Setiap muslim wajib untuk mewujudkan sebuah negara damai dan bukan negara Islam. Negara yang sejalan dengan agama Islam adalah negara republik yang di dalamnya terdapat keadilan, kesetaraan, kedamaian, dan penghormatan terhadap martabat manusia.
Ideologi negara yaitu Pancasila, kehadirannya dapat diterima oleh organisasi Islam untuk pertama kalinya. Organisasi Islam yang dimaksud adalah Nahdlatul Ulama. Menurut Gus Dur dengan berideologi Pancasila, negara menjadi termasuk dalam negara damai (dar al-Sulh) yang harus dipertahankan. Di mana, dar al-Sulh menjadi kategori terakhir setelah dar al-Islam (negara Islam dan dar al-Harb (negara perang) yang digagas oleh Imam Syafi’i.
Sebagai kategori negara damai, syariat, fikih, maupun etik masyarakat di dalamnya masih bebas dilakukan dengan leluasa oleh kaum muslimin meski hal tersebut dalam undang-undang negara legislasinya tidak diakui.
Sebagai kewajiban agama, umat Islam harus mempertahankannya jika etik masyarakat dijalankan. Dari hal tersebut, suatu keharusan untuk taat kepada pemerintahan itu muncul.
Di Indonesia, berdirinya negara Islam masih banyak diharapkan oleh gerakan-gerakan Islam dan sejumlah individu yang idealistis. Hal itu dilakukan oleh mereka dengan berbagai cara yang halus ataupun keras.
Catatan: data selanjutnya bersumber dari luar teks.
===== config.mk =====
export PLATFORM = sky130hd
export DESIGN_NAME = signed_divider_quotient_remainder
export DESIGN_NICKNAME = d
export VERILOG_FILES = /design/src/sv/sdqr_pkg.sv /design/src/sv/sdqr_unit.sv /design/src/sv/signed_divider_quotient_remainder.sv
export VERILOG_INCLUDE_DIRS = /design/src /design/src/sv
export SDC_FILE = /design/constraint.sdc
export NUM_CORES = 1
export LEC_CHECK = 0
export BUFFER_PORTS_ARGS = -buffer_cell sky130_fd_sc_hd__buf_2
export CORE_ASPECT_RATIO = 1.2
export CORE_UTILIZATION = 59
export DETAILED_ROUTE_END_ITERATION = 8
export GPL_ROUTABILITY_DRIVEN = 0
export PLACE_DENSITY = 0.92
export RECOVER_POWER = 25
export SLEW_MARGIN = 20
export SYNTH_ARGS = -nofsm -noshare
export SYNTH_HDL_FRONTEND = slang
export SYNTH_SLANG_ARGS = --single-unit

===== constraint.sdc =====
create_clock -name clk -period 5.33 [get_ports clk]
set_input_delay 1.066 -clock clk [delete_from_list [all_inputs] [get_ports clk]]
set_output_delay 1.066 -clock clk [all_outputs]
set_load 0.01 [all_outputs]

===== src/sv/assert_macros.svh =====
// Assertion macros shared by the divider RTL.
`ifndef ASSERT_MACROS_SVH
`define ASSERT_MACROS_SVH

`ifndef ASSERT_OFF

// Checks that a property holds at every rising edge of clk outside reset.
`define SDQR_ASSERT(lbl, prop) \
    lbl: assert property (@(posedge clk) disable iff (!rst_n) (prop)) \
        else $error("sdqr assertion failed");

// Checks that a condition never holds at a rising edge of clk outside reset.
`define SDQR_NEVER(lbl, cond) \
    lbl: assert property (@(posedge clk) disable iff (!rst_n) !(cond)) \
        else $error("sdqr forbidden condition seen");

`else

`define SDQR_ASSERT(lbl, prop)
`define SDQR_NEVER(lbl, cond)

`endif

`endif


===== src/sv/sdqr_pkg.sv =====
// Package with the types and constants of the signed divider.
package sdqr_pkg;

    localparam int DATA_WIDTH = 32;
    localparam int CNT_W = $clog2(DATA_WIDTH);

    localparam logic [CNT_W-1:0] CNT_MAX = CNT_W'(DATA_WIDTH - 1);
    localparam logic [DATA_WIDTH-1:0] ONE_W = DATA_WIDTH'(1);

    typedef struct packed {
        logic signed [DATA_WIDTH-1:0] dividend;
        logic signed [DATA_WIDTH-1:0] divisor;
    } op_word_t;

    typedef struct packed {
        logic signed [DATA_WIDTH-1:0] quotient;
        logic signed [DATA_WIDTH-1:0] remainder;
        logic                         divide_by_zero;
    } res_word_t;

    typedef struct packed {
        logic load;
        logic step;
    } unit_ctrl_t;

    typedef enum logic [2:0] {
        ST_IDLE = 3'b001,
        ST_DIV  = 3'b010,
        ST_FIX  = 3'b100
    } state_t;

endpackage


===== src/sv/sdqr_unit.sv =====
// Restoring shift and subtract unit that produces one quotient bit per step.
module sdqr_unit (
    input  logic                                   clk,
    input  sdqr_pkg::unit_ctrl_t                   ctrl,
    input  logic [sdqr_pkg::DATA_WIDTH-1:0]        dividend_mag,
    input  logic [sdqr_pkg::DATA_WIDTH-1:0]        divisor_mag,
    output logic [sdqr_pkg::DATA_WIDTH-1:0]        quo,
    output logic [sdqr_pkg::DATA_WIDTH-1:0]        rem
);

    logic [sdqr_pkg::DATA_WIDTH-1:0] quo_reg;
    logic [sdqr_pkg::DATA_WIDTH-1:0] quo_next;
    logic [sdqr_pkg::DATA_WIDTH-1:0] rem_reg;
    logic [sdqr_pkg::DATA_WIDTH-1:0] rem_next;
    logic [sdqr_pkg::DATA_WIDTH-1:0] den_reg;
    logic [sdqr_pkg::DATA_WIDTH-1:0] den_next;
    logic [sdqr_pkg::DATA_WIDTH+1:0] diff;

    // The partial remainder gains the next dividend bit, then the divisor is tried.
    assign diff = {1'b0, rem_reg, quo_reg[sdqr_pkg::DATA_WIDTH-1]} - {2'b00, den_reg};

    always_comb
    begin
        quo_next = quo_reg;
        rem_next = rem_reg;
        den_next = den_reg;
        if (ctrl.load)
        begin
            quo_next = dividend_mag;
            rem_next = '0;
            den_next = divisor_mag;
        end
        else if (ctrl.step)
        begin
            if (diff[sdqr_pkg::DATA_WIDTH+1])
            begin
                rem_next = {rem_reg[sdqr_pkg::DATA_WIDTH-2:0],
                            quo_reg[sdqr_pkg::DATA_WIDTH-1]};
                quo_next = {quo_reg[sdqr_pkg::DATA_WIDTH-2:0], 1'b0};
            end
            else
            begin
                rem_next = diff[sdqr_pkg::DATA_WIDTH-1:0];
                quo_next = {quo_reg[sdqr_pkg::DATA_WIDTH-2:0], 1'b1};
            end
        end
    end

    always_ff @(posedge clk)
    begin
        quo_reg <= quo_next;
        rem_reg <= rem_next;
        den_reg <= den_next;
    end

    assign quo = quo_reg;
    assign rem = rem_reg;

endmodule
Adapun yang menginginkan suatu ‘Pemerintahan Islam Raya’ seperti kekhalifahan yang didalamnya mencakup umat Islam di belahan dunia. Ini menjadi cita-cita mereka kalangan Islam garis keras dan akan terus aktif dijalankan.
Dua Fungsi Islam Bagi Kehidupan Bangsa
Terdapat dua bentuk fungsi Islam dalam kehidupan bangsa menurut Gus Dur. Pertama, akhlak masyarakat (etika sosial). Kedua, partikel-partikel dirinya yang dapat diundangkan melalui konsensus (seperti tentang perkawinan yang tercantum dalam undang-undang No. 1/1974, dan undang-undang No. 7/1989 tentang peradilan agama).
Ideologi Islam dalam sebuah negara tidak pernah diinginkan oleh Gus Dur. Setiap individu muslim Indonesia pastinya telah tertanam nilai-nilai keislaman dalam dirinya.
Gus Dur meletakkan Pancasila dalam kehidupan berbangsa dan bernegara sebagai landasan konstitusional. Sedangkan, dalam kehidupan kaum muslimin, Islam menjadi akidah. Pemisahan antara Pancasila sebagai ideologi negara dan Islam sebagai agama ini penting dan oleh Gus Dur telah ditegaskan pada hampir seluruh tulisannya. Antara agama (Islam) dan Pancasila selalu dihubungkan oleh Gus Dur dalam menjelaskan hubungan agama dan negara.